We’ve had a long set of holidays and surprisingly mild weather, so here at our castle there isn’t that case of January Misery that seems to afflict many homeschools.  But if you are suffering enthusiasm-blight this season , take a look for this book at your library.    Could turn out to be a nice way to get a break from school-as-usual, but with more learning instead of less.

Sunday afternoon SyrupHusband converted to StomachVirusHusband.  He headed off to work this morning, so the worst of it is over for him, it appears.  Bun is still on clear-fluids-only, with older siblings being threatened with un-named consequences if they should sneak her any more food.   (That said, you’ve got to love it when your four-year-old takes pity on her on little sister and secretly gives her green beans.)

I’m so glad to be homeschooling during times like this.  No feeling guilty about sending off a boy to school, knowing he may be carrying greetings of GI-misery to his classmates.  No waiting all day, wondering if the school office is going to call and tell me to come pick up the boy.  No needing to acquire doctor’s notes, nor worry about helping the sick kid keep up with the classmates.   These aren’t necessarily reasons we homeschool, but they are nice bonuses.

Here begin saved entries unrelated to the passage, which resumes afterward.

Context: an optimization exercise on an open-source flow, tuned for small area and a short achievable clock period. The choices shown serve that exercise and are no tape-out recipe.
Where RTL was checked, it was by simulation tests only, not by an equivalence proof against the original.

==> job 7882: inputs <==
Design musb_mult_accum, start of the top module:
module musb_mult_accum #(
  parameter int WIDTH = 32
) (
  input  logic                 clk,
  input  logic                 rst,
  input  logic [WIDTH-1:0]     input_a,
  input  logic [WIDTH-1:0]     input_b,
  input  logic [2*WIDTH-1:0]   accum_in,
  input  logic                 signed_operation,
  input  logic [1:0]           op,
  input  logic                 enable_op,
  input  logic                 stall,
  input  logic                 flush,
  output logic [2*WIDTH-1:0]   mult_result,
  output logic                 active,
  output logic                 ready
);
  logic w_adv;
  assign w_adv = ~stall;
  logic        w_msub, w_acc_en;
  logic [33:0] w_b;
  logic [34:0] w_bx;
  logic [16:0] w_one, w_two, w_neg;
  logic [32:0] w_a;
  assign w_msub   = (op == 2'b10);
  assign w_acc_en = (op == 2'b01) | (op == 2'b10);
  assign w_a      = {signed_operation & input_a[31], input_a};
  assign w_b      = {{2{signed_operation & input_b[31]}}, input_b};
  assign w_bx     = {w_b, 1'b0};
  genvar gi;
  generate
    for (gi = 0; gi < 17; gi = gi + 1) begin : g_booth
      assign w_one[gi] = w_bx[2*gi+1] ^ w_bx[2*gi];
      assign w_two[gi] = (w_bx[2*gi+2] & ~w_bx[2*gi+1] & ~w_bx[2*gi]) |
                         (~w_bx[2*gi+2] & w_bx[2*gi+1] & w_bx[2*gi]);
      assign w_neg[gi] = w_bx[2*gi+2] ^ w_msub;
    end
  endgenerate
  logic [32:0] r1_a;
  logic [16:0] r1_one, r1_two, r1_neg;
  logic [63:0] r1_acc;
  always_ff @(posedge clk) begin
    if (w_adv) begin
      r1_a   <= w_a;
      r1_one <= w_one;
      r1_two <= w_two;
      r1_neg <= w_neg;
      r1_acc <= accum_in & {64{w_acc_en}};
    end
  end
  logic pp0_0, pp0_1, pp0_2, pp0_3, pp0_4, pp0_5, pp0_6, pp0_7, pp0_8, pp0_9, pp0_10, pp0_11;
  ...
clock: 8.0 ns
lec_check: 0
cap_margin: 20
core_margin: 2
core_utilization: 60
cts_buf_list: sky130_fd_sc_hd__clkbuf_8
cts_cluster_size: 30
setup_slack_margin: 4.8
slew_margin: 20
synth_hierarchical: 1
synth_minimum_keep_size: 0
run.sh (not shown) runs the stock make flow with config.mk's settings and CLKGATE_MAP_FILE= SYNTH_SCRIPT=/design/flow/synth_recipe.tcl, a recipe that flattens the netlist after the stock synthesis.
==> job 1660 (differences from job 7882) <==
--- a/flow/design.v
+++ b/flow/design.v
@@ -12,17 +12,17 @@
   input  logic                 enable_op,
   input  logic                 stall,
   input  logic                 flush,
   output logic [2*WIDTH-1:0]   mult_result,
   output logic                 active,
   output logic                 ready
 );
   logic w_adv;
-  assign w_adv = ~stall;
+  assign w_adv = ~stall & ~flush;
   logic        w_msub, w_acc_en;
   logic [33:0] w_b;
   logic [34:0] w_bx;
   logic [16:0] w_one, w_two, w_neg;
   logic [32:0] w_a;
   assign w_msub   = (op == 2'b10);
   assign w_acc_en = (op == 2'b01) | (op == 2'b10);
   assign w_a      = {signed_operation & input_a[31], input_a};
CORE_UTILIZATION = 40   (was 60)
CTS_BUF_LIST = default   (was sky130_fd_sc_hd__clkbuf_8)
CTS_CLUSTER_SIZE = default   (was 30)
SETUP_SLACK_MARGIN = default   (was 4.8)
==> qor summary <==
| quantity | job 7882 | job 1660 |
|---|---|---|
| Status | no timing/DRC/antenna violations | no timing/DRC/antenna violations |
| Complex-gate fraction of the synthesized area | 0.146 | 0.136 |
| Average wire per standard cell | 32.8 µm | 28.7 µm |
| CP Data Required Time | 8.45 ns | 8.43 ns |
| M2 GR Usage | 0.610 | 0.394 |
| Data buffer area share | 0.0892 | 0.0555 |
| Cells resized by post-CTS repair | 599 | 0 |
| Global-route wire length before repair | 227 mm | 221 mm |
| Count of buffers not belonging to the clock network in the layout | 387 | 291 |
| Number of fill cells | 5,131 | 10.3k |
| Share of the synthesized netlist area taken by xor and xnor gates | 0.144 | 0.146 |
| Total die area | 78,500 µm² | 115,000 µm² |
| Multi-input gate area in the final layout | 31,200 µm² | 27,600 µm² |
| Overall routed net length | 162 mm | 152 mm |
| Critical Path Sink | r2[137]$_DFFE_PN_ | r2[129]$_DFFE_PP_ |
| Synth Area in Adders | 0.255 | 0.260 |
Only the layout flow was run in job 7882; the RTL was not checked for function there.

Meanwhile school here has been going fine.  We discovered a book yesterday that deserves it’s own entry, so I’ll put it in the next post.

In Canada and New England, The Maple Syrup Book tells us, sugaring season lasts several weeks in the spring, when freezing nights are followed by warmer days,  and the maple sap starts running.

 We have four maple trees in our yard, and years ago a then-resident woodpecker tapped  the largest of them.  Agressively.  The ants are thrilled —  both they and Mr. Boy both discovered that our brief dose of winter Thursday, followed by a return to this unusually spring-like weather for the weekend, has brought sugaring season to South Carolina.

For the first time — last year he was unconvinced — we pursuaded a SkepticalHusband to tap our tree properly (sap already oozes from all those woodpecker holes) and hang a little plastic pail to see what we could collect.  By evening we had a saucepan of sap, and after several hours of simmering, a few tablespoons of maple syrup.  The SkepticalHusband has been converted to a SyrupHusband, now keen on making maple lollipops with the sap we collected today.

We’re in quarantine.  Last night the SuperHusband sighed with happiness as we turned in, looking forward to sleeping in this morning.  Later last night, said SuperHusband was up with a certain toddler, afflicted with a rotavirus-like illness.  Days like this I am so thankful for the very limited amounts of carpeting and upholstery in our home, all easily moved.

I’m also thankful for the inspiration to pick up lots of new movies when we went to the library this week.  Two big kids have been watching the Three Stooges for their first time.  As predicted, it is a big hit with the 4- to-6- year-old viewing population.